BizTalk: Rate-limited service calls
Some services have a rate limiter which requires that you call the service no more than, for example, 20 calls during a 10-second period.
This article describes a way to achieve this non-functional requirement. The core code described here is generic and can be used outside BizTalk.
This article also describes how to use the core code from a BizTalk orchestration.
Scenario
You have to call a service, such as an API service, but there are restrictions on the rate by which you can call the service.

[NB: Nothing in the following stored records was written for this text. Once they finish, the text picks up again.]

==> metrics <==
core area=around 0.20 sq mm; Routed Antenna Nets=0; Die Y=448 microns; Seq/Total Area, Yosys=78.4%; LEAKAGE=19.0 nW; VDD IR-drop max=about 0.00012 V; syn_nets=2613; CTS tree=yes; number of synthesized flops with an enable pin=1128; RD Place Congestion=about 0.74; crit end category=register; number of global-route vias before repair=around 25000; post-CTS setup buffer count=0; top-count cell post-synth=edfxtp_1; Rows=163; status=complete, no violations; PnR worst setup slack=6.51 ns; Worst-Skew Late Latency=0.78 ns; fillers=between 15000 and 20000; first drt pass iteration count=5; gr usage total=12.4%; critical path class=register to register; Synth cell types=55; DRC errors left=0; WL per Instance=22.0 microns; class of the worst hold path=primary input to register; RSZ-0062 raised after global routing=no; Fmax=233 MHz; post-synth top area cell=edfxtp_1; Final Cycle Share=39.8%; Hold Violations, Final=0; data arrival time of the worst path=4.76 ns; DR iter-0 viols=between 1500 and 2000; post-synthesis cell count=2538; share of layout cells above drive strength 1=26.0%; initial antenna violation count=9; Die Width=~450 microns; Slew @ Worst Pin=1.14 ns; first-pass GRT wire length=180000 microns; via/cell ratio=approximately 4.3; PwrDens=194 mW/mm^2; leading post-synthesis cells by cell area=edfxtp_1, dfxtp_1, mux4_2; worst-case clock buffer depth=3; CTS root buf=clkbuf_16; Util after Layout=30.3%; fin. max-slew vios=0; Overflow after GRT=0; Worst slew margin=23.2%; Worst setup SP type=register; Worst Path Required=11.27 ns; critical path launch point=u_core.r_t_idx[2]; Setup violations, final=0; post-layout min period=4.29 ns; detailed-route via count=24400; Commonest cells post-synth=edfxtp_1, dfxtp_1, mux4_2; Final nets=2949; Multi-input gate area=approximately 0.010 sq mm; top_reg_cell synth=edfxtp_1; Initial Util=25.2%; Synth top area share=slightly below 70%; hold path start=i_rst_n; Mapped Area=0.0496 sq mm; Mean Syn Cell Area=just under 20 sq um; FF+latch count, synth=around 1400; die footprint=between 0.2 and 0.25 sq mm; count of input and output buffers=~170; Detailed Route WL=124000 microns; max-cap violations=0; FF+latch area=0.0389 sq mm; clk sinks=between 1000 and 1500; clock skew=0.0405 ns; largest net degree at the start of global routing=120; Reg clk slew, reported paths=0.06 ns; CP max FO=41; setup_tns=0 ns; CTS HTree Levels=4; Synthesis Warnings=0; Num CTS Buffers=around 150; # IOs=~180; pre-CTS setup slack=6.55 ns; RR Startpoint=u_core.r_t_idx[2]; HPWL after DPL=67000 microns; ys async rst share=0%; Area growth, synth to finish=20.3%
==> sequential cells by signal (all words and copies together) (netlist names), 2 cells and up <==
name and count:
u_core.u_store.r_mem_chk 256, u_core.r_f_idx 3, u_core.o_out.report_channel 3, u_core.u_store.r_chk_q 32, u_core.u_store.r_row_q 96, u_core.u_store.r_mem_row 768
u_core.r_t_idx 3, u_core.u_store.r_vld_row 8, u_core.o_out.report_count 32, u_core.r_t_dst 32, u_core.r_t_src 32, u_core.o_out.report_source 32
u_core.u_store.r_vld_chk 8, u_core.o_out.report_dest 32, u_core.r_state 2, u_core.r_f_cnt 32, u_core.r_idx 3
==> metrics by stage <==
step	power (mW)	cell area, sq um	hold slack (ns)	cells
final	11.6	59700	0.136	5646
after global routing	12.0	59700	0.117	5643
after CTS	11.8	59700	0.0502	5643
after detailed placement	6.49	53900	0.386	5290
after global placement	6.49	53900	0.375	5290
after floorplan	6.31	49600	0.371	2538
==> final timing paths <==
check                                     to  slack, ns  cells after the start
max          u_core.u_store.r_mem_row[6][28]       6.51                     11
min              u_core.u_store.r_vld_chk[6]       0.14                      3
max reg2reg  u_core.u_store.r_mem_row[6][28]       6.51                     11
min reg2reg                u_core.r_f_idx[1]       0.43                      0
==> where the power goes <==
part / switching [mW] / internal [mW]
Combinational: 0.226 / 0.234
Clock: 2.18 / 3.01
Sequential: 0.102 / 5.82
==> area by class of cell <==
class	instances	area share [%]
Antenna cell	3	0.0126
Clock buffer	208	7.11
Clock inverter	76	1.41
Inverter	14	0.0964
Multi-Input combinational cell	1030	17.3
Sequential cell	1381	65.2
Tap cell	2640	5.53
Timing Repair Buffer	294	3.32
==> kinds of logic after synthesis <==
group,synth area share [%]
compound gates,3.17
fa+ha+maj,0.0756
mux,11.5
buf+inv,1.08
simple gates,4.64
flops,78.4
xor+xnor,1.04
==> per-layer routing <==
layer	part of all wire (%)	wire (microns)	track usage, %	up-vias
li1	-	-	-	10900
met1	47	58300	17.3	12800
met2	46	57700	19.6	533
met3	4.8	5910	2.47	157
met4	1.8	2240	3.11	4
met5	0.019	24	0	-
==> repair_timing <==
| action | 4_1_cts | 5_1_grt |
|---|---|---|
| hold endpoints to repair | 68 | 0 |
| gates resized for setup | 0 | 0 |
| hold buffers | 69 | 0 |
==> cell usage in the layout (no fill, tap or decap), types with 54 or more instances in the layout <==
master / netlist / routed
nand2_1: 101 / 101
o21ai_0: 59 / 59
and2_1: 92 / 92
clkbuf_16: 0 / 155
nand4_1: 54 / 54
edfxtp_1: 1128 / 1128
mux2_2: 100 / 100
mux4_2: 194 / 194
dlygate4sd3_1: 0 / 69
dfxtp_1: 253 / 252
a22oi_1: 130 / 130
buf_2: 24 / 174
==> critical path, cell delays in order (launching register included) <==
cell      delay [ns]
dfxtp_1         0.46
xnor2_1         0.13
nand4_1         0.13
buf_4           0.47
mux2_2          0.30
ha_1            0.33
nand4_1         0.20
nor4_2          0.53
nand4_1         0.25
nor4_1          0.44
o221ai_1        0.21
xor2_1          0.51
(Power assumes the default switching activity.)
File: src/rtl/fwur_pkg.sv
`timescale 1ns / 1ps
// ----------------------------------------------------------------------------
// fwur_pkg
// Types and constants shared by the firmware update receiver files.
// ----------------------------------------------------------------------------
package fwur_pkg;

    // Session phase; code 3 is unused and decodes as error
    typedef enum logic [1:0] {
        PH_IDLE = 2'd0,
        PH_RECV = 2'd1,
        PH_ERR  = 2'd2
    } t_phase;

    // Kind of incoming item
    typedef enum logic [1:0] {
        FUNC_START  = 2'd0,
        FUNC_DATA   = 2'd1,
        FUNC_FINISH = 2'd2,
        FUNC_TICK   = 2'd3
    } t_func;

    typedef enum logic [2:0] {
        RSP_START_ACK   = 3'd0,
        RSP_START_NACK  = 3'd1,
        RSP_DATA_ACK    = 3'd2,
        RSP_FINISH_ACK  = 3'd3,
        RSP_FINISH_NACK = 3'd4
    } t_rsp_kind;

    typedef enum logic [1:0] {
        NACK_NONE          = 2'd0,
        NACK_BAD_IMAGE     = 2'd1,
        NACK_ERASE_FAILED  = 2'd2,
        NACK_SIZE_MISMATCH = 2'd3
    } t_nack_reason;

    // Register map: index = paddr[3:2]
    localparam int PADDR_W = 4;
    typedef enum logic [1:0] {
        REG_OWN_ADDRESS      = 2'd0,
        REG_MAX_IMAGE_SIZE   = 2'd1,
        REG_INACTIVITY_LIMIT = 2'd2,
        REG_UNUSED           = 2'd3
    } t_reg_index;

    localparam logic [7:0]  OWN_ADDRESS_RST      = 8'd0;
    localparam logic [31:0] MAX_IMAGE_SIZE_RST   = 32'd1048576;
    localparam logic [15:0] INACTIVITY_LIMIT_RST = 16'd5000;

endpackage

File: src/rtl/fwur_if.sv
`timescale 1ns / 1ps
// ----------------------------------------------------------------------------
// fwur_req_if / fwur_rsp_if
// Valid/ready channels for incoming messages and outgoing responses.
// ----------------------------------------------------------------------------
interface fwur_req_if;
    logic        valid;
    logic        ready;
    logic [1:0]  func;
    logic [7:0]  dest_addr;
    logic [31:0] image_size;
    logic        version_ok;
    logic [31:0] staging_address;
    logic [31:0] sequence_number;
    logic [15:0] payload_length;
    logic        storage_ok;

    modport source (
        output valid, func, dest_addr, image_size, version_ok,
               staging_address, sequence_number, payload_length, storage_ok,
        input  ready
    );
    modport sink (
        input  valid, func, dest_addr, image_size, version_ok,
               staging_address, sequence_number, payload_length, storage_ok,
        output ready
    );
endinterface

interface fwur_rsp_if;
    logic        valid;
    logic        ready;
    logic [2:0]  response_kind;
    logic [1:0]  nack_reason;
    logic [31:0] acked_sequence;
    logic [31:0] chunk_address;
    logic        restart_request;

    modport source (
        output valid, response_kind, nack_reason, acked_sequence, chunk_address,
               restart_request,
        input  ready
    );
    modport sink (
        input  valid, response_kind, nack_reason, acked_sequence, chunk_address,
               restart_request,
        output ready
    );
endinterface

File: src/rtl/firmware_update_receiver.sv
`timescale 1ns / 1ps
// ----------------------------------------------------------------------------
// firmware_update_receiver
// Receiving end of a firmware image transfer session.
// ----------------------------------------------------------------------------
// The block takes one message per cycle on i_req (start, data, finish or a
// tick) while its output register is free, and answers with at most one
// response on o_rsp in the cycle after the transfer. Each message is decoded
// combinationally against the session registers and the response lands in a
// one-deep output register; i_req stays ready as long as that register is
// empty or being drained, so a stalled response holds off only the following
// message. Ticks and ignored messages never occupy the output register.
// Phases: idle -> receiving on an accepted start, back to idle on a good
// finish, and a sticky error phase (erase or write failure, size mismatch,
// inactivity timeout) that only a reset clears. Registers on the APB port:
// 0x0 own_address, 0x4 max_image_size, 0x8 inactivity_limit (in ticks);
// write them only while the block is quiet. There is no reset sweep: the
// block is ready in the first cycle after reset.
// ----------------------------------------------------------------------------
module firmware_update_receiver (
    input  logic                          i_clk,
    input  logic                          i_rst_n,
    fwur_req_if.sink                      i_req,
    fwur_rsp_if.source                    o_rsp,
    input  logic                          psel,
    input  logic                          penable,
    input  logic                          pwrite,
    input  logic [fwur_pkg::PADDR_W-1:0]  paddr,
    input  logic [31:0]                   pwdata,
    output logic [31:0]                   prdata,
    output logic                          pready
);

    // ---------------- configuration registers ----------------
    logic [7:0]  r_own_address;
    logic [31:0] r_max_image_size;
    logic [15:0] r_inactivity_limit;
    logic        cfg_wr;
    fwur_pkg::t_reg_index reg_idx;

    assign pready  = 1'b1;
    assign cfg_wr  = psel && penable && pwrite;
    assign reg_idx = fwur_pkg::t_reg_index'(paddr[3:2]);

    always_ff @(posedge i_clk) begin
        if (!i_rst_n) begin
            r_own_address      <= fwur_pkg::OWN_ADDRESS_RST;
            r_max_image_size   <= fwur_pkg::MAX_IMAGE_SIZE_RST;
            r_inactivity_limit <= fwur_pkg::INACTIVITY_LIMIT_RST;
        end else if (cfg_wr) begin
            case (reg_idx)
                fwur_pkg::REG_OWN_ADDRESS:      r_own_address      <= pwdata[7:0];
                fwur_pkg::REG_MAX_IMAGE_SIZE:   r_max_image_size   <= pwdata;
                fwur_pkg::REG_INACTIVITY_LIMIT: r_inactivity_limit <= pwdata[15:0];
                default: ;  // unmapped, write dropped
            endcase
        end
    end

    always_comb begin
        case (reg_idx)
            fwur_pkg::REG_OWN_ADDRESS:      prdata = {24'd0, r_own_address};
            fwur_pkg::REG_MAX_IMAGE_SIZE:   prdata = r_max_image_size;
            fwur_pkg::REG_INACTIVITY_LIMIT: prdata = {16'd0, r_inactivity_limit};
            default:                        prdata = 32'd0;
        endcase
    end

    // ---------------- session state ----------------
    fwur_pkg::t_phase r_phase, n_phase;
    logic [31:0] r_expected_sequence, n_expected_sequence;
    logic [31:0] r_write_address,     n_write_address;
    logic [31:0] r_bytes_received,    n_bytes_received;
    logic [31:0] r_announced_size,    n_announced_size;
    logic [15:0] r_idle_ticks,        n_idle_ticks;

    // ---------------- response register ----------------
    logic                      r_rsp_valid;
    fwur_pkg::t_rsp_kind       r_kind;
    fwur_pkg::t_nack_reason    r_reason;
    logic [31:0]               r_acked_sequence;
    logic [31:0]               r_chunk_address;
    logic                      r_restart;

    // Decode of the current message
    logic                      slot_free;
    logic                      accept;
    logic                      rsp_hit;       // message produces a response
    fwur_pkg::t_rsp_kind       rsp_kind;
    fwur_pkg::t_nack_reason    rsp_reason;
    logic [31:0]               rsp_seq;
    logic [31:0]               rsp_addr;
    logic                      rsp_restart;
    fwur_pkg::t_func           func;
    logic                      addr_match;
    logic [31:0]               len_ext;

    // Output slot frees when empty or when the sink takes it this cycle
    assign slot_free   = !r_rsp_valid || o_rsp.ready;
    assign i_req.ready = slot_free;
    assign accept      = i_req.valid && slot_free;

    assign func       = fwur_pkg::t_func'(i_req.func);
    assign addr_match = (i_req.dest_addr == r_own_address);
    assign len_ext    = {16'd0, i_req.payload_length};

    always_comb begin
        n_phase             = r_phase;
        n_expected_sequence = r_expected_sequence;
        n_write_address     = r_write_address;
        n_bytes_received    = r_bytes_received;
        n_announced_size    = r_announced_size;
        n_idle_ticks        = r_idle_ticks;
        rsp_hit             = 1'b0;
        rsp_kind            = fwur_pkg::RSP_START_ACK;
        rsp_reason          = fwur_pkg::NACK_NONE;
        rsp_seq             = 32'd0;
        rsp_addr            = 32'd0;
        rsp_restart         = 1'b0;

        if (func == fwur_pkg::FUNC_TICK) begin
            // Inactivity watchdog; counter saturates via the limit compare
            if (r_phase == fwur_pkg::PH_RECV) begin
                if (r_idle_ticks >= r_inactivity_limit) begin
                    n_phase = fwur_pkg::PH_ERR;
                end else begin
                    n_idle_ticks = r_idle_ticks + 16'd1;
                end
            end
        end else if (func == fwur_pkg::FUNC_START || addr_match) begin
            case (r_phase)
                fwur_pkg::PH_IDLE: begin
                    // Only a start addressed to us counts in idle
                    if (func == fwur_pkg::FUNC_START && addr_match) begin
                        n_announced_size = i_req.image_size;
                        rsp_hit          = 1'b1;
                        if (i_req.image_size > r_max_image_size ||
                            i_req.image_size == 32'd0 || !i_req.version_ok) begin
                            rsp_kind   = fwur_pkg::RSP_START_NACK;
                            rsp_reason = fwur_pkg::NACK_BAD_IMAGE;
                        end else if (!i_req.storage_ok) begin
                            n_phase    = fwur_pkg::PH_ERR;
                            rsp_kind   = fwur_pkg::RSP_START_NACK;
                            rsp_reason = fwur_pkg::NACK_ERASE_FAILED;
                        end else begin
                            n_expected_sequence = 32'd0;
                            n_bytes_received    = 32'd0;
                            n_write_address     = i_req.staging_address;
                            n_idle_ticks        = 16'd0;
                            n_phase             = fwur_pkg::PH_RECV;
                            rsp_kind            = fwur_pkg::RSP_START_ACK;
                        end
                    end
                end
                fwur_pkg::PH_RECV: begin
                    // Any message that passes the filter is activity
                    n_idle_ticks = 16'd0;
                    if (func == fwur_pkg::FUNC_DATA) begin
                        if (i_req.sequence_number == r_expected_sequence) begin
                            if (!i_req.storage_ok) begin
                                n_phase = fwur_pkg::PH_ERR;
                            end else begin
                                n_bytes_received    = r_bytes_received + len_ext;
                                n_write_address     = r_write_address + len_ext;
                                n_expected_sequence = r_expected_sequence + 32'd1;
                                rsp_hit             = 1'b1;
                                rsp_kind            = fwur_pkg::RSP_DATA_ACK;
                                rsp_seq             = i_req.sequence_number;
                                rsp_addr            = r_write_address;
                            end
                        end else if (i_req.sequence_number < r_expected_sequence) begin
                            // Duplicate: re-ack without an address
                            rsp_hit  = 1'b1;
                            rsp_kind = fwur_pkg::RSP_DATA_ACK;
                            rsp_seq  = i_req.sequence_number;
                        end
                    end else if (func == fwur_pkg::FUNC_FINISH) begin
                        rsp_hit = 1'b1;
                        if (r_bytes_received != r_announced_size) begin
                            n_phase    = fwur_pkg::PH_ERR;
                            rsp_kind   = fwur_pkg::RSP_FINISH_NACK;
                            rsp_reason = fwur_pkg::NACK_SIZE_MISMATCH;
                        end else begin
                            n_phase     = fwur_pkg::PH_IDLE;
                            rsp_kind    = fwur_pkg::RSP_FINISH_ACK;
                            rsp_restart = 1'b1;
                        end
                    end
                end
                default: ;  // error phase (and unused code) is sticky
            endcase
        end
    end

    always_ff @(posedge i_clk) begin
        if (!i_rst_n) begin
            r_phase             <= fwur_pkg::PH_IDLE;
            r_expected_sequence <= 32'd0;
            r_write_address     <= 32'd0;
            r_bytes_received    <= 32'd0;
            r_announced_size    <= 32'd0;
            r_idle_ticks        <= 16'd0;
        end else if (accept) begin
            r_phase             <= n_phase;
            r_expected_sequence <= n_expected_sequence;
            r_write_address     <= n_write_address;
            r_bytes_received    <= n_bytes_received;
            r_announced_size    <= n_announced_size;
            r_idle_ticks        <= n_idle_ticks;
        end
    end

    always_ff @(posedge i_clk) begin
        if (!i_rst_n) begin
            r_rsp_valid <= 1'b0;
        end else if (slot_free) begin
            r_rsp_valid <= accept && rsp_hit;
        end
    end

    // Payload needs no reset; loaded only with a new response
    always_ff @(posedge i_clk) begin
        if (accept && rsp_hit) begin
            r_kind           <= rsp_kind;
            r_reason         <= rsp_reason;
            r_acked_sequence <= rsp_seq;
            r_chunk_address  <= rsp_addr;
            r_restart        <= rsp_restart;
        end
    end

    assign o_rsp.valid           = r_rsp_valid;
    assign o_rsp.response_kind   = r_kind;
    assign o_rsp.nack_reason     = r_reason;
    assign o_rsp.acked_sequence  = r_acked_sequence;
    assign o_rsp.chunk_address   = r_chunk_address;
    assign o_rsp.restart_request = r_restart;

endmodule
===== src/rtl/rv32x_alu.sv =====
// Shared arithmetic unit: registered simple ops, shift-add multiply and
// restoring divide one bit per cycle.
module rv32x_alu
(
    input  logic                   clk,
    input  logic                   rst_n,
    input  rv32x_pkg::unit_ctrl_t  ctrl,
    input  logic [31:0]            a,
    input  logic [31:0]            b,
    output rv32x_pkg::unit_stat_t  stat,
    output logic [31:0]            result
);

    logic        busy_reg, busy_next;
    logic        done_reg, done_next;
    logic [5:0]  cnt_reg, cnt_next;
    logic [5:0]  op_reg, op_next;
    logic [63:0] acc_reg, acc_next;     // product or {remainder, quotient}
    logic [63:0] mcand_reg, mcand_next;
    logic [31:0] mplier_reg, mplier_next;
    logic [31:0] dvs_reg, dvs_next;
    logic        neg_q_reg, neg_q_next, neg_r_reg, neg_r_next;
    logic [31:0] res_reg, res_next;
    logic        is_mul, is_div, a_neg, b_neg;
    logic [31:0] a_abs, b_abs;
    logic [32:0] trial;
    logic [31:0] q, r;
    logic [63:0] p_neg;

    assign stat.busy = busy_reg;
    assign stat.done = done_reg;
    assign result    = res_reg;

    always_comb
    begin
        is_mul = (ctrl.op == rv32x_pkg::OP_MUL) || (ctrl.op == rv32x_pkg::OP_MULH)
              || (ctrl.op == rv32x_pkg::OP_MULHSU) || (ctrl.op == rv32x_pkg::OP_MULHU);
        is_div = (ctrl.op == rv32x_pkg::OP_DIV) || (ctrl.op == rv32x_pkg::OP_DIVU)
              || (ctrl.op == rv32x_pkg::OP_REM) || (ctrl.op == rv32x_pkg::OP_REMU);
        a_neg = a[31] && ((ctrl.op == rv32x_pkg::OP_MULH) || (ctrl.op == rv32x_pkg::OP_MULHSU)
              || (ctrl.op == rv32x_pkg::OP_DIV) || (ctrl.op == rv32x_pkg::OP_REM));
        b_neg = b[31] && ((ctrl.op == rv32x_pkg::OP_MULH) || (ctrl.op == rv32x_pkg::OP_DIV)
              || (ctrl.op == rv32x_pkg::OP_REM));
        a_abs = a_neg ? -a : a;
        b_abs = b_neg ? -b : b;

        busy_next = busy_reg; done_next = 1'b0; cnt_next = cnt_reg; op_next = op_reg;
        acc_next = acc_reg; mcand_next = mcand_reg; mplier_next = mplier_reg;
        dvs_next = dvs_reg; neg_q_next = neg_q_reg; neg_r_next = neg_r_reg;
        res_next = res_reg;
        trial = 33'd0; q = '0; r = '0; p_neg = '0;

        if (ctrl.start)
        begin
            op_next = ctrl.op;
            if (is_mul)
            begin
                busy_next = 1'b1; cnt_next = 6'd32; acc_next = '0;
                mcand_next = {32'd0, a_abs}; mplier_next = b_abs;
                neg_q_next = a_neg ^ b_neg;
            end
            else if (is_div && b == 32'd0)
            begin
                res_next = ((ctrl.op == rv32x_pkg::OP_DIV) || (ctrl.op == rv32x_pkg::OP_DIVU))
                    ? 32'hFFFF_FFFF : a;
                done_next = 1'b1;
            end
            else if (is_div)
            begin
                busy_next = 1'b1; cnt_next = 6'd32;
                acc_next = {32'd0, a_abs}; dvs_next = b_abs;
                neg_q_next = a_neg ^ b_neg; neg_r_next = a_neg;
            end
            else
            begin
                done_next = 1'b1;
                case (ctrl.op)
                    rv32x_pkg::OP_ADD:  res_next = a + b;
                    rv32x_pkg::OP_SUB:  res_next = a - b;
                    rv32x_pkg::OP_SLL:  res_next = a << b[4:0];
                    rv32x_pkg::OP_SLT:  res_next = {31'd0, $signed(a) < $signed(b)};
                    rv32x_pkg::OP_SLTU: res_next = {31'd0, a < b};
                    rv32x_pkg::OP_XOR:  res_next = a ^ b;
                    rv32x_pkg::OP_SRL:  res_next = a >> b[4:0];
                    rv32x_pkg::OP_SRA:  res_next = $unsigned($signed(a) >>> b[4:0]);
                    rv32x_pkg::OP_OR:   res_next = a | b;
                    default:            res_next = a & b;
                endcase
            end
        end
        else if (busy_reg)
        begin
            if (op_reg == rv32x_pkg::OP_MUL || op_reg == rv32x_pkg::OP_MULH
                || op_reg == rv32x_pkg::OP_MULHSU || op_reg == rv32x_pkg::OP_MULHU)
            begin
                if (mplier_reg[0])
                    acc_next = acc_reg + mcand_reg;
                mcand_next = {mcand_reg[62:0], 1'b0};
                mplier_next = {1'b0, mplier_reg[31:1]};
            end
            else
            begin
                trial = {acc_reg[63:31]} - {1'b0, dvs_reg};
                if (!trial[32])
                    acc_next = {trial[31:0], acc_reg[30:0], 1'b1};
                else
                    acc_next = {acc_reg[62:0], 1'b0};
            end
            cnt_next = cnt_reg - 6'd1;
            if (cnt_reg == 6'd1)
            begin
                busy_next = 1'b0;
                done_next = 1'b0;
            end
        end

        // finish: sign fix and select from the last step's result, in the same cycle
        if (busy_reg && cnt_reg == 6'd1 && !ctrl.start)
        begin
            done_next = 1'b1;
            p_neg = -acc_next;
            if (op_reg == rv32x_pkg::OP_MUL)
            begin
                res_next = neg_q_reg ? -acc_next[31:0] : acc_next[31:0];
            end
            else if (op_reg == rv32x_pkg::OP_MULH || op_reg == rv32x_pkg::OP_MULHSU
                     || op_reg == rv32x_pkg::OP_MULHU)
            begin
                res_next = neg_q_reg ? p_neg[63:32] : acc_next[63:32];
            end
            else
            begin
                q = acc_next[31:0]; r = acc_next[63:32];
                if (op_reg == rv32x_pkg::OP_DIV || op_reg == rv32x_pkg::OP_DIVU)
                    res_next = neg_q_reg ? -q : q;
                else
                    res_next = neg_r_reg ? -r : r;
            end
        end
    end

    always_ff @(posedge clk or negedge rst_n)
    begin
        if (!rst_n)
        begin
            busy_reg <= 1'b0; done_reg <= 1'b0; cnt_reg <= '0; op_reg <= '0;
        end
        else
        begin
            busy_reg <= busy_next; done_reg <= done_next; cnt_reg <= cnt_next;
            op_reg <= op_next;
        end
    end

    always_ff @(posedge clk)
    begin
        acc_reg <= acc_next; mcand_reg <= mcand_next; mplier_reg <= mplier_next;
        dvs_reg <= dvs_next; neg_q_reg <= neg_q_next; neg_r_reg <= neg_r_next;
        res_reg <= res_next;
    end

endmodule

In this example, you may only make 20 calls within a 10-second period. That means, if you have made 20 calls and 10 seconds hasn't passed, and you have to make yet another call, you must wait a short period of time before you can make the 21st call.
Solution
The core solution consists of a class with an ordered list with the timestamps of the latest N requests, where N = 20 in the example above. The list is sorted on the timestamp. The class takes care of tracking the requests' timestamps and calculating the waiting time until the next request may be made.
Usage
Public constructor
public RequestRateLimiter(int MaxRequestCount, int duringTimespanSeconds)
The constructor takes the number of requests to keep track of, and the timespan in seconds during which these requests shall be tracked.
Public methods
public void Add()
public TimeSpan GetWaitDuration()
There are two public methods: Add() and GetWaitDuration(). They have overloads if you want to supply your own timestamps, see the Discussion section below on UTC timestamps. The overloads can be used in a unit test to make the tests repeatable.
Typical usage
The typical usage pattern is within a loop where you might not know beforehand how many calls you will make, since that information is retrieved from a previous API call or an external source.
Before you can make a call, you must first see if you need to wait before calling the service, and for how long.
That information is returned from the GetWaitDuration() method: It returns the timespan you have to wait, and, if no wait is necessary, it returns TimeSpan.Zero.
If a time span greater than TimeSpan.Zero is returned, you let your thread sleep for that timespan.
After that, you are allowed to make the service call. Immediately before making the call, you must call the Add() method. That adds the current timestamp to the tracker, and now you're good to go. Make your service call as usual.
Code sample
Here is a sample, using C# code.
RequestRateLimiter rateLimiter = new RequestRateLimiter(20, 10); // maximum 20 requests in 10 seconds
for(int i = 1; i <= 50; i++)
{
TimeSpan waitTime = rateLimiter.GetWaitDuration();
if (waitTime != TimeSpan.Zero)
{
Thread.Sleep(waitTime);
}
rateLimiter.Add();
MyProxy.ServiceAPICall(); //make your call here
}
Complete code
001.using System;
002.using System.Collections;
003.
004.namespace RequestRateLimiterLibrary
005.{
006. /// <summary>
007. /// Class to keep track of a number of requests (actually, only timestamps)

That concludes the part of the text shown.